To know whether a diamond is real, it must cut glass. And, to know whether the bull market in gold is real, it must encompass at least one of these FOUR traits:
- A surge in demand that outpaces supply
- A falling stock market, which raises the “safe haven” appeal of precious metals.
- A real (not imagined) threat of inflation
- An increase in value relative to major foreign currencies
Right now, the Gold market can NOT check off a single one of these items. Case in point:
Supply: Demand for gold from jewelry makers – which comprises 60%-70% of the market – has plummeted to its lowest level in 20 years.
“Safe haven” appeal: From its March 2009 bottom, the U.S. stock market has soared 50% right alongside rallying gold prices.

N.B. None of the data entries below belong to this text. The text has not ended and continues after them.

<file path="src/synth_serial_regs.vh">
// Field positions, select codes, monitor codes and reset values for the serial register load
`ifndef SYNTH_SERIAL_REGS_VH
`define SYNTH_SERIAL_REGS_VH

`define SEL_DIVIDE        3'h0
`define SEL_PHASE         3'h1
`define SEL_REFDEN        3'h2
`define SEL_FUNCTION      3'h3
`define SEL_CLKDIV        3'h4

`define MON_HI            30
`define MON_LO            27
`define INT_HI            26
`define INT_LO            15
`define FRAC_HI           14
`define FRAC_LO           3
`define PHASE_HI          14
`define PHASE_LO          3
`define LMODE_HI          30
`define LMODE_LO          29
`define SLIP_BIT          28
`define PUMP_HI           27
`define PUMP_LO           24
`define PRESC_BIT         22
`define HALVER_BIT        21
`define DOUBLER_BIT       20
`define RCNT_HI           19
`define RCNT_LO           15
`define DEN_HI            14
`define DEN_LO            3
`define SDRST_BIT         14
`define LOCKWIN_BIT       7
`define POLAR_BIT         6
`define PWRDN_BIT         5
`define PUMP3S_BIT        4
`define CNTRST_BIT        3
`define CDMODE_HI         20
`define CDMODE_LO         19
`define CDVAL_HI          18
`define CDVAL_LO          7

`define MON_TRISTATE      4'h0
`define MON_HIGH          4'h1
`define MON_LOW           4'h2
`define MON_SDO           4'h7
`define MON_CLKDIV        4'hA

`define RST_WORD12        12'h000
`define RST_DEN           12'h002
`define RST_INT           12'h017
`define RST_RCNT          5'h01
`define RST_MON           4'h0

`endif

</file>
<file path="src/synth_serial_register_load.v">
// Serial three-wire programming front end with five configuration latches
//
// Function
// - Shift serial data MSB first on clock rise
// - Load strobe rise copies word into latch
// - Low three bits select target latch
// - Buffered settings wait for next latch 0
// - Latch 0 holds monitor, integer, fraction
// - Reference counter divides by 1 to 32
// - Comparison rate uses doubler and halver bits
// - Latch 1 holds twelve-bit phase value
// - Latch 2 holds reference and denominator fields
// - Latch 3 holds function control bits
// - Latch 4 holds clock divider mode, value
// - Monitor select field steers monitor pin
// - Monitor codes: tristate, high, low, data, divider
// - Chip enable low powers down, pump tristate
`timescale 1ns/1ps
`default_nettype none
`include "synth_serial_regs.vh"

module synth_serial_register_load #(
	parameter WORD_W = 32,
	parameter VAL_W  = 12
) (
	// Clock and reset
	input  wire               clk,
	input  wire               rst_n,
	// Three-wire programming pins
	input  wire               serial_clk,
	input  wire               serial_data,
	input  wire               load_strobe,
	// Chip enable pin
	input  wire               chip_enable,
	// Reference input, already a clean square wave
	input  wire               reference_input,
	// Monitor output pin as two signals
	output reg                monitor_output_pin,
	output reg                monitor_output_oe_n,
	// Active divide settings
	output reg  [VAL_W-1:0]   int_value,
	output reg  [VAL_W-1:0]   frac_value,
	output reg  [VAL_W-1:0]   partial_denominator,
	output reg  [VAL_W-1:0]   phase_value,
	output reg  [4:0]         ref_count,
	output reg                ref_doubler,
	output reg                reference_halver,
	output reg  [3:0]         pump_current_code,
	// Settings without buffering
	output reg  [1:0]         lock_mode,
	output reg                slip_reduction_enable,
	output reg                prescaler_sel,
	output reg                sd_reset,
	output reg                lock_window_select,
	output reg                detector_polarity,
	output reg                power_down,
	output reg                pump_tristate,
	output reg                counter_reset,
	output reg  [1:0]         clkdiv_mode,
	output reg  [VAL_W-1:0]   clkdiv_value,
	// Comparison clock enable toward the detector
	output reg                compare_pulse
);

	// Pin synchronisers
	reg  [1:0]        sclk_sync_q;
	reg  [1:0]        sdat_sync_q;
	reg  [1:0]        le_sync_q;
	reg  [1:0]        ce_sync_q;
	reg  [1:0]        ref_sync_q;
	reg               sclk_prev_q;
	reg               le_prev_q;
	reg               ref_prev_q;
	wire              sclk_rise;
	wire              le_rise;
	wire              ref_rise;

	always @(posedge clk or negedge rst_n)
	begin
		if (!rst_n)
		begin
			sclk_sync_q <= 2'h0;
			sdat_sync_q <= 2'h0;
			le_sync_q   <= 2'h0;
			ce_sync_q   <= 2'h3;
			ref_sync_q  <= 2'h0;
			sclk_prev_q <= 1'b0;
			le_prev_q   <= 1'b0;
			ref_prev_q  <= 1'b0;
		end
		else
		begin
			sclk_sync_q <= {sclk_sync_q[0], serial_clk};
			sdat_sync_q <= {sdat_sync_q[0], serial_data};
			le_sync_q   <= {le_sync_q[0], load_strobe};
			ce_sync_q   <= {ce_sync_q[0], chip_enable};
			ref_sync_q  <= {ref_sync_q[0], reference_input};
			sclk_prev_q <= sclk_sync_q[1];
			le_prev_q   <= le_sync_q[1];
			ref_prev_q  <= ref_sync_q[1];
		end
	end

	assign sclk_rise = sclk_sync_q[1] & ~sclk_prev_q;
	assign le_rise   = le_sync_q[1] & ~le_prev_q;
	assign ref_rise  = ref_sync_q[1] & ~ref_prev_q;

	// Shift register
	reg  [WORD_W-1:0] shift_q;

	always @(posedge clk or negedge rst_n)
	begin
		if (!rst_n)
			shift_q <= {WORD_W{1'b0}};
		else if (sclk_rise)
			shift_q <= {shift_q[WORD_W-2:0], sdat_sync_q[1]};
	end

	// Pending copies of buffered settings, plus monitor select and power-down/three-state bits
	reg  [VAL_W-1:0]  den_pend_q;
	reg  [VAL_W-1:0]  phase_pend_q;
	reg  [4:0]        rcnt_pend_q;
	reg               dbl_pend_q;
	reg               half_pend_q;
	reg  [3:0]        pump_pend_q;
	reg  [3:0]        mon_sel_q;
	reg               pwrdn_q;
	reg               tri3s_q;
	wire [2:0]        sel;

	assign sel = shift_q[2:0];

	always @(posedge clk or negedge rst_n)
	begin
		if (!rst_n)
		begin
			den_pend_q            <= `RST_DEN;
			phase_pend_q          <= `RST_WORD12;
			rcnt_pend_q           <= `RST_RCNT;
			dbl_pend_q            <= 1'b0;
			half_pend_q           <= 1'b0;
			pump_pend_q           <= 4'h0;
			mon_sel_q             <= `RST_MON;
			int_value             <= `RST_INT;
			frac_value            <= `RST_WORD12;
			partial_denominator   <= `RST_DEN;
			phase_value           <= `RST_WORD12;
			ref_count             <= `RST_RCNT;
			ref_doubler           <= 1'b0;
			reference_halver      <= 1'b0;
			pump_current_code     <= 4'h0;
			lock_mode             <= 2'h0;
			slip_reduction_enable <= 1'b0;
			prescaler_sel         <= 1'b0;
			sd_reset              <= 1'b0;
			lock_window_select    <= 1'b0;
			detector_polarity     <= 1'b0;
			pwrdn_q               <= 1'b0;
			tri3s_q               <= 1'b0;
			counter_reset         <= 1'b0;
			clkdiv_mode           <= 2'h0;
			clkdiv_value          <= `RST_WORD12;
		end
		else
		begin
			if (le_rise)
			begin
				case (sel)
					`SEL_DIVIDE:
					begin
						mon_sel_q           <= shift_q[`MON_HI:`MON_LO];
						int_value           <= shift_q[`INT_HI:`INT_LO];
						frac_value          <= shift_q[`FRAC_HI:`FRAC_LO];
						partial_denominator <= den_pend_q;
						phase_value         <= phase_pend_q;
						ref_count           <= rcnt_pend_q;
						ref_doubler         <= dbl_pend_q;
						reference_halver    <= half_pend_q;
						pump_current_code   <= pump_pend_q;
					end
					`SEL_PHASE:
						phase_pend_q <= shift_q[`PHASE_HI:`PHASE_LO];
					`SEL_REFDEN:
					begin
						lock_mode             <= shift_q[`LMODE_HI:`LMODE_LO];
						slip_reduction_enable <= shift_q[`SLIP_BIT];
						pump_pend_q           <= shift_q[`PUMP_HI:`PUMP_LO];
						prescaler_sel         <= shift_q[`PRESC_BIT];
						half_pend_q           <= shift_q[`HALVER_BIT];
						dbl_pend_q            <= shift_q[`DOUBLER_BIT];
						rcnt_pend_q           <= shift_q[`RCNT_HI:`RCNT_LO];
						den_pend_q            <= shift_q[`DEN_HI:`DEN_LO];
					end
					`SEL_FUNCTION:
					begin
						sd_reset           <= shift_q[`SDRST_BIT];
						lock_window_select <= shift_q[`LOCKWIN_BIT];
						detector_polarity  <= shift_q[`POLAR_BIT];
						pwrdn_q            <= shift_q[`PWRDN_BIT];
						tri3s_q            <= shift_q[`PUMP3S_BIT];
						counter_reset      <= shift_q[`CNTRST_BIT];
					end
					`SEL_CLKDIV:
					begin
						clkdiv_mode  <= shift_q[`CDMODE_HI:`CDMODE_LO];
						clkdiv_value <= shift_q[`CDVAL_HI:`CDVAL_LO];
					end
					default:
						mon_sel_q <= mon_sel_q;
				endcase
			end
		end
	end

	// Chip enable low forces power-down and pump three-state
	always @(posedge clk or negedge rst_n)
	begin
		if (!rst_n)
		begin
			power_down    <= 1'b0;
			pump_tristate <= 1'b0;
		end
		else
		begin
			power_down    <= pwrdn_q | ~ce_sync_q[1];
			pump_tristate <= tri3s_q | ~ce_sync_q[1];
		end
	end

	// Reference path: optional doubling, count of 1 to 32, optional halving
	reg  [4:0]        ref_cnt_q;
	reg               half_tog_q;
	reg  [VAL_W-1:0]  cdiv_cnt_q;
	reg               cdiv_out_q;
	wire              ref_tick;
	wire              r_tick;
	wire              active;

	assign active   = ce_sync_q[1] & ~power_down & ~counter_reset;
	assign ref_tick = ref_doubler ? (ref_sync_q[1] ^ ref_prev_q) : ref_rise;
	assign r_tick   = ref_tick & (ref_cnt_q == (ref_count - 5'h01));

	always @(posedge clk or negedge rst_n)
	begin
		if (!rst_n)
		begin
			ref_cnt_q     <= 5'h00;
			half_tog_q    <= 1'b0;
			compare_pulse <= 1'b0;
			cdiv_cnt_q    <= `RST_WORD12;
			cdiv_out_q    <= 1'b0;
		end
		else if (!active)
		begin
			ref_cnt_q     <= 5'h00;
			half_tog_q    <= 1'b0;
			compare_pulse <= 1'b0;
			cdiv_cnt_q    <= `RST_WORD12;
			cdiv_out_q    <= 1'b0;
		end
		else
		begin
			if (ref_tick)
				ref_cnt_q <= r_tick ? 5'h00 : ref_cnt_q + 5'h01;
			if (r_tick)
				half_tog_q <= ~half_tog_q;
			compare_pulse <= r_tick & (~reference_halver | half_tog_q);
			if (compare_pulse && clkdiv_mode != 2'h0)
			begin
				if (cdiv_cnt_q >= clkdiv_value)
				begin
					cdiv_cnt_q <= `RST_WORD12;
					cdiv_out_q <= ~cdiv_out_q;
				end
				else
					cdiv_cnt_q <= cdiv_cnt_q + 12'h001;
			end
		end
	end

	// Monitor pin multiplexer
	always @(posedge clk or negedge rst_n)
	begin
		if (!rst_n)
		begin
			monitor_output_pin  <= 1'b0;
			monitor_output_oe_n <= 1'b1;
		end
		else
		begin
			monitor_output_oe_n <= 1'b0;
			case (mon_sel_q)
				`MON_TRISTATE:
				begin
					monitor_output_pin  <= 1'b0;
					monitor_output_oe_n <= 1'b1;
				end
				`MON_HIGH:   monitor_output_pin <= 1'b1;
				`MON_LOW:    monitor_output_pin <= 1'b0;
				`MON_SDO:    monitor_output_pin <= shift_q[WORD_W-1];
				`MON_CLKDIV: monitor_output_pin <= cdiv_out_q;
				default:     monitor_output_pin <= 1'b0;
			endcase
		end
	end

endmodule
`default_nettype wire

</file>
<file path="config.mk">
export PLATFORM = sky130hd
export DESIGN_NAME = synth_serial_register_load
export DESIGN_NICKNAME = d
export VERILOG_FILES = /design/src/synth_serial_register_load.v
export VERILOG_INCLUDE_DIRS = /design/src
export SDC_FILE = /design/constraint.sdc
export NUM_CORES = 1
export LEC_CHECK = 0
export BUFFER_PORTS_ARGS = -buffer_cell sky130_fd_sc_hd__buf_2
export CAP_MARGIN = 25
export CORE_MARGIN = 1
export CORE_UTILIZATION = 40
export CTS_BUF_LIST = sky130_fd_sc_hd__clkbuf_16
export CTS_CLUSTER_DIAMETER = 120
export DETAILED_ROUTE_END_ITERATION = 7
export MAX_ROUTING_LAYER = met4
export PLACE_DENSITY = 0.63
export SYNTH_ARGS = -nofsm -noshare
export SYNTH_HDL_FRONTEND = slang
export SYNTH_SLANG_ARGS = --single-unit
</file>
<file path="constraint.sdc">
create_clock -name clk -period 2.7 [get_ports clk]
set_input_delay 0.27 -clock clk [delete_from_list [all_inputs] [get_ports clk]]
set_output_delay 0.27 -clock clk [all_outputs]
set_load 0.01 [all_outputs]
</file>
==> out/qor.log <==
[detailed_routing] ANT nets after route 0
[yosys] Synth cell types 53
[worst_setup_path] Stages on worst setup path 7
[yosys] Synth Net Count 560
[global_route] vias in the first global route 4798
[worst_setup_path] flop2flop setup slack 0.31 ns
[timing] maximum achievable frequency 0.4193 GHz
[detailed_routing] drt first-iter violations 257
[yosys] share of synthesized registers carrying an async set or reset 100.0%
[layout] fillcell total 1758
[worst_setup_path] crit-path max FO 13
[place] number of I/O port buffers 92
[worst_setup_path] cell type of the slowest stage on the worst timing path dfrtp_1
[clock_tree] clock root buffer master clkbuf_16
[place] Placed Area 8656 um2
[clock_tree] TritonCTS Buffers 17
[worst_setup_path] path type of the worst setup path flip-flop to flip-flop
[timing] Hold Fails Final Rpt 0
[yosys] total of flip-flops plus latches after synthesis 191
[clock_tree] source-to-sink clock delay at the later pin of the worst-skew pair 0.43 ns
[yosys] Main synth FF type dfrtp_1
[floorplanning] Die H 142.5 um
[layout] n_diodes 0
[flow_run] count of maximum capacitance violations 0
[yosys] top cells by instance count after synthesis dfrtp_1, mux2_2, inv_1
[worst_setup_path] CP startpoint kind flip-flop
[worst_setup_path] launch point of the worst path cdiv_cnt_q[0]
[detailed_routing] Post-Route WL 15360 um
[layout] final core utilization 47.84%
[yosys] Synth top area share 57.03%
[yosys] number of synthesized flops with an enable pin 0
[layout] Layout Nets 668
[timing] ratio of final minimum period to clock period 88.34%
[timing] final setup violating endpoints 0
[worst_setup_path] Setup crit end cdiv_cnt_q[11]
[yosys] post-synthesis sequential area ratio 60.68%
[timing] unrepaired setup endpoints after global routing no
[clock_tree] TritonCTS clock tree built
[yosys] mean area per synthesized cell 14.71 um2
[worst_setup_path] Worst path max stage delay 0.42 ns
[global_route] GRT Overall Usage 16.90%
[place] global placer's final weighted congestion 0.7967
[timing] pin slew with the least headroom to its limit 0.6304 ns
[worst_setup_path] data required time at the worst endpoint 3.00 ns
[timing] Clock Skew 0.01035 ns
[power_and_ir_drop] total power after layout 7.505 mW
[power_and_ir_drop] largest voltage drop on the vdd net 0.4635 mV
[timing] least setup slack across all paths after layout 0.3149 ns
[worst_setup_path] Reg2Reg Launch Point cdiv_cnt_q[0]
[timing] total count of max-transition violations in the final report 0
[place] placed wire-length estimate 10350 um
[global_route] total gr overflow 0
[worst_setup_path] worst-path cell chain inv_1 -> ha_1 -> nand2b_1 -> a2111oi_0 -> or4_4 -> nand4b_4 -> o311ai_0
[worst_setup_path] capture point of the worst reg-to-reg path cdiv_cnt_q[11]
[yosys] ranking of synthesized cells by area dfrtp_1, mux2_2, dfstp_2
[clock_tree] Clock Pin Slew Worst Setup and Hold Paths 0.07 ns
[yosys] instance count of the mapped netlist 537
[clock_tree] H-tree levels 4
[worst_setup_path] crit path capture type flip-flop
[clock_tree] post-cts repair resize count 0
[hold_path] path category of the worst min-delay check flip-flop to flip-flop
[clock_tree] total number of clock tree sinks 191
[layout] fraction of final layout cells sized beyond drive strength 1 47.72%
[yosys] cell taking the most area after synthesis dfrtp_1
[status] result of the run finished clean
[detailed_routing] total via count in the routed design 4629
[yosys] top-count cell post-synth dfrtp_1
[floorplanning] number of top-level pins 93
[global_route] first-pass GRT wire length 25450 um
[layout] Final Instance Area 9280 um2
[timing] final hold slack 0.3520 ns
[floorplanning] # rows 51
[floorplanning] starting density of the core 40.72%
[layout] area added between synthesis and finish 17.49%
[power_and_ir_drop] power density relative to cell area 808.7 nW/um2
[floorplanning] Horiz. Die Dim 142.5 um
[detailed_routing] Initial DRT Pass Iterations 4
[worst_setup_path] cell depth of the worst flop-to-flop path 7
[timing] Final TNS setup 0 ns
[global_route] antenna violations before repair 0
[detailed_routing] total DRC errors in the routed layout 0
[worst_setup_path] data arrival time of the critical path 2.69 ns
[floorplanning] placeable core region 19400 um2
[timing] post-layout min period 2.385 ns
[clock_tree] deepest clock path buffer count 2
[global_route] maximum number of pins on one net before global-route repair 76
[place] placement-stage worst setup slack 0.3734 ns
[timing] max_slew headroom 57.88%
[layout] final std cells w/o fill 923
[power_and_ir_drop] leakage dissipation 4.656 nW
[worst_setup_path] Worst Path Buf+Inv 1
[yosys] Yosys warning total 0
[yosys] area of the mapped netlist 7899 um2
[place] number of cells in the design after placement 885
[worst_setup_path] family with the most delay on the worst path compound AO/OA/AOI/OAI gates
[floorplanning] Die ar. 20310 um2
[detailed_routing] detailed-route vias per instance 5.015
[detailed_routing] routed length per instance 16.64 um
==> sequential cells by signal, indices dropped and copies added, names as in the netlist, 4 cells and up <==
signal / count
cdiv_cnt_q: 12
clkdiv_value: 12
den_pend_q: 12
frac_value: 12
int_value: 12
mon_sel_q: 4
partial_denominator: 12
phase_pend_q: 12
phase_value: 12
pump_current_code: 4
pump_pend_q: 4
rcnt_pend_q: 5
ref_cnt_q: 5
ref_count: 5
shift_q: 32
==> worst min path at each step <==
stage | slack, ns | from | depth (start not counted) | endpoint
finish | 0.35 | ref_sync_q[0] | 0 | ref_sync_q[1]
global route | 0.36 | ref_sync_q[0] | 0 | ref_sync_q[1]
CTS | 0.35 | ref_sync_q[0] | 0 | ref_sync_q[1]
detailed placement | 0.29 | rst_n | 1 | rcnt_pend_q[4]
global placement | 0.28 | rst_n | 1 | ref_count[4]
floorplan | -0.03 | rst_n | 0 | cdiv_cnt_q[0]
==> power breakdown <==
group          switching, mW  internal [mW]  total (mW)
Combinational          0.644          0.687        1.33
Clock                   1.11           1.29        2.40
Sequential             0.406           3.37        3.77
==> layout by cell type (no fill, tap or decap), drive strengths merged, types with 2 or more instances in the layout <==
master       Yosys  routed
mux2i            2       2
a21oi            3       3
dfstp           11      11
or2b             2       2
dlygate4sd3      0       6
nor3b            2       2
ha              16      16
o21a             3       3
nand2b           6       6
buf             19     105
inv             23      30
o2111ai          2       2
o21ai            4       4
nand4b           2       2
a41oi            4       4
nor2             7       7
and3             9       9
o22ai            4       4
xnor2            3       3
nor3             7       7
dfrtp          180     180
clkinvlp         0       4
nor2b            2       2
clkbuf           4      18
mux2           156     156
o311ai           6       6
nand3           14      14
xor2             5       5
clkinv           0       3
nand2           18      18
nand4            6       6
and4             2       2
==> timing repair <==
item / 4_1_cts / 5_1_grt
endpoints found under the hold margin: 55 / 0
hold buffers: 6 / 0
setup buffers: 0 / 0
==> cell type report <==
| type | count | area [um2] | share of cell area [%] |
|---|---|---|---|
| sequential | 191 | 4793 | 51.65 |
| tap | 265 | 331.6 | 3.573 |
| multi-input combinational | 300 | 2858 | 30.79 |
| clock inverter | 15 | 138.9 | 1.497 |
| timing repair buffer | 112 | 646.9 | 6.970 |
| inverter | 23 | 86.33 | 0.9303 |
| clock buffer | 17 | 425.4 | 4.584 |
==> per-layer routing <==
metal / up-vias / global-route usage [%] / routed length (um)
met5: - / - / 0
met4: 0 / 5.093 / 184
met3: 15 / 3.600 / 435
met2: 83 / 26.70 / 7514
met1: 2398 / 21.83 / 7228
li1: 2133 / - / -
==> cells by family (layout without fill, tap and decap cells) <==
| logic type | after synthesis | after routing | share of synthesized area, % |
|---|---|---|---|
| XOR/XNOR | 8 | 8 | 0.8871 |
| adder cells (fa/ha/maj) | 16 | 16 | 2.534 |
| AO/OA/AOI/OAI | 35 | 35 | 3.960 |
| multiplexers | 158 | 158 | 22.49 |
| buffers and inverters | 46 | 167 | 3.231 |
| flip-flops | 191 | 191 | 60.68 |
| AND/OR/NAND/NOR | 83 | 83 | 6.209 |
(Power assumes the default switching activity.)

Inflation: As the October 2009 Elliott Wave Financial Forecast (EWFF) notes: An increase in money supply is only inflationary if it is used to RAISE the total amount of credit. This is NOT happening, as both bank credit and consumer credit levels are contracting for the first time since World War II.
A gold rally in other currencies: Again, the October 2009 EWFFpresents the following close-up of Spot Gold prices VERSUS Gold denominated in foreign currencies such as the Canadian dollar, the Australian dollar, the euro, franc, pound, and yen since 2007.
The Daily Gold believes Elliot Wave is talking its own book. They have missed the entire bull market and will continue to if this piece is any indication. They throw out the jewelry argument as all bears do but they neglect growing investment demand and declining production. Compare Gold in US$ against Gold in other currencies and the fact is that Gold priced in other currencies hit an all time high well before Gold in US$.